Wednesday, June 23, 2010

Person !

The love of my life. My person.
6 years younger than me.

My baby and my favourite scholar !

When she was born I knew that I finally found myself a lifelong fighting buddy, best friend and partner in crime. As insecure as I was because of all the attention showered on her; I knew that no matter what I would always hold the highest position in her life.
She has taught me to be assertive, strong, cunning ! She has seen me through my achievements and failures. She has cheered me the loudest when I created history. During my cravings - she has given me company.

I'm told by her how I should treat the men in my life. She appreciates and applauds my cathartic cooking sessions.
While sleeping - she is my Hugsy pillow. She would hold my hand; use the un - warm part to sleep peacefully.
She is my prettiest princess and my yummy strawberry cheesecake.

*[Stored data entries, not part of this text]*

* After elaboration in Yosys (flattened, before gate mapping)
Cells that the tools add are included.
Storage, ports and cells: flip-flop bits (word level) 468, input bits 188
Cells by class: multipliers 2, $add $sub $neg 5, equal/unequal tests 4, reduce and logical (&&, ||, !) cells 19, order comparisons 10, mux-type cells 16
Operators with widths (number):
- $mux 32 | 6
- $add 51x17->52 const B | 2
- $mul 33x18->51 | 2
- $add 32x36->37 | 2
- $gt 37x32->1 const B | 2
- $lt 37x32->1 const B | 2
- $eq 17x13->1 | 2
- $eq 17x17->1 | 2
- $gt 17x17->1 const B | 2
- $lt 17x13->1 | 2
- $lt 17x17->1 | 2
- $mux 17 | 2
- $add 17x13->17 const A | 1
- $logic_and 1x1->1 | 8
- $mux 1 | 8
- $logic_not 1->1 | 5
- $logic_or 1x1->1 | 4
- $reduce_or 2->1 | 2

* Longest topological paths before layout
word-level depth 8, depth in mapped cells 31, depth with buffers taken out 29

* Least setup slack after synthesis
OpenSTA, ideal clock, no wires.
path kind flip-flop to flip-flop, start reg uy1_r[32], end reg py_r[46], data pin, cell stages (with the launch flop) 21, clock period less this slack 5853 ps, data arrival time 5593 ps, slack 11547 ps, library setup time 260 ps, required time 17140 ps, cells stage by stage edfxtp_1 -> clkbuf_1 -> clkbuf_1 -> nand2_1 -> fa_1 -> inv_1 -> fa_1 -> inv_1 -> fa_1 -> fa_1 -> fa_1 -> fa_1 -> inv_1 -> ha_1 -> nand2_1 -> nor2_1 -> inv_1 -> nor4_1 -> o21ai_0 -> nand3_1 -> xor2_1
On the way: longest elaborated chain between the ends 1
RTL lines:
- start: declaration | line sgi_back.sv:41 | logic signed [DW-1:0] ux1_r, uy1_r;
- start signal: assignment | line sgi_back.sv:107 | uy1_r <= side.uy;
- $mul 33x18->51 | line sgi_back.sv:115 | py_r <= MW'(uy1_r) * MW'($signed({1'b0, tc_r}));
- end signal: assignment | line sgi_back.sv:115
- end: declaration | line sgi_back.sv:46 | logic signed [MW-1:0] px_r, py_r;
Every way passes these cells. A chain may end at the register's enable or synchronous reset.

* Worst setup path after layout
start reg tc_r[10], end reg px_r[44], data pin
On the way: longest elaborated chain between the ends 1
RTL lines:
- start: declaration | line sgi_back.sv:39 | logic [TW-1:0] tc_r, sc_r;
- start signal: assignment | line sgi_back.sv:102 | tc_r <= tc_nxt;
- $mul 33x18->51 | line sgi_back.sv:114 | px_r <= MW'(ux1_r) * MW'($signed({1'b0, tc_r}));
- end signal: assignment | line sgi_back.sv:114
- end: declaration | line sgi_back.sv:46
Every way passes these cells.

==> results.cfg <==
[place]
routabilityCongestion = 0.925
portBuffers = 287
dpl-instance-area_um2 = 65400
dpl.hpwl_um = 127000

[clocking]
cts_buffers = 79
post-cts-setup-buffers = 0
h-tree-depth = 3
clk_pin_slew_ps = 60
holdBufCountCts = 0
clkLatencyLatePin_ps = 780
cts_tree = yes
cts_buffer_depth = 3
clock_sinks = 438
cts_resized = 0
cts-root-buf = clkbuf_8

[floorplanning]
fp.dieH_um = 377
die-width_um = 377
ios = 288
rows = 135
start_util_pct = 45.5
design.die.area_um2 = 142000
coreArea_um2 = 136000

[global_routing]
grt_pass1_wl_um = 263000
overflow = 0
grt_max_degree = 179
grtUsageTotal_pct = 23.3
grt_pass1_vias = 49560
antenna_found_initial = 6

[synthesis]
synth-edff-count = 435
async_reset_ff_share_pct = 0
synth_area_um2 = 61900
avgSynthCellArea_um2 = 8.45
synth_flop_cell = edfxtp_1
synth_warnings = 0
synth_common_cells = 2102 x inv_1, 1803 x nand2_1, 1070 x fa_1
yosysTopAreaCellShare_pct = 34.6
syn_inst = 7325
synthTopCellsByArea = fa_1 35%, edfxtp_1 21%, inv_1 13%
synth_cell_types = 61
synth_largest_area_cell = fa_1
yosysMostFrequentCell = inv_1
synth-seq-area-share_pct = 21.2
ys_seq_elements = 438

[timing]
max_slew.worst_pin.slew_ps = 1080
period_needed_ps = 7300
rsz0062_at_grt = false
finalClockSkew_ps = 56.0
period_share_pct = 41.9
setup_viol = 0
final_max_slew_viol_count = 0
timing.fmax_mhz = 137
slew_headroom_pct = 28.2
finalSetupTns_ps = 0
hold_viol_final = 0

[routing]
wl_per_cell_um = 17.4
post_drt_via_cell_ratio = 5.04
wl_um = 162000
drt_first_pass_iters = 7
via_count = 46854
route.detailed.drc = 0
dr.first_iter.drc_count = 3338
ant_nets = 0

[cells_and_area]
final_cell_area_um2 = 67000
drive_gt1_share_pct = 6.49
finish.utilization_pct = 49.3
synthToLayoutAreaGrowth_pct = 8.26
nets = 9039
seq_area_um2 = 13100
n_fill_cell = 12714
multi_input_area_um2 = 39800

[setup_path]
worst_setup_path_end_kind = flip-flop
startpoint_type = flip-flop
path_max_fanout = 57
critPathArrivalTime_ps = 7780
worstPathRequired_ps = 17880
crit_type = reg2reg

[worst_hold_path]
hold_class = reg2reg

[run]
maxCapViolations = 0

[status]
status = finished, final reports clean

I worry that she might get carried away by the craziness around her. But, I know she has her feet firmly in the ground and high/mighty goals to push her !

Her looking upto me is what makes me better each step I take. Her support and "conditional" love is what gets me by !

Unlike me she doesn't let people and experiences affect her negatively. She wouldn't crib about hand - me - downs. Ever.

We fight and we yell. She would bite and I would slap. She would throw things in the room. I would bang doors. She would stamp her feet. I would give her the silent treatment. Yet, we drool over Patrick Dempsey, Imran Khan, SRK together. We cry during Gilmore Girls and laugh at Sheldon - together.
And secrets - well, she can keep mine. Me - hmmm ! I tend to spill. A little. Sometimes ;-)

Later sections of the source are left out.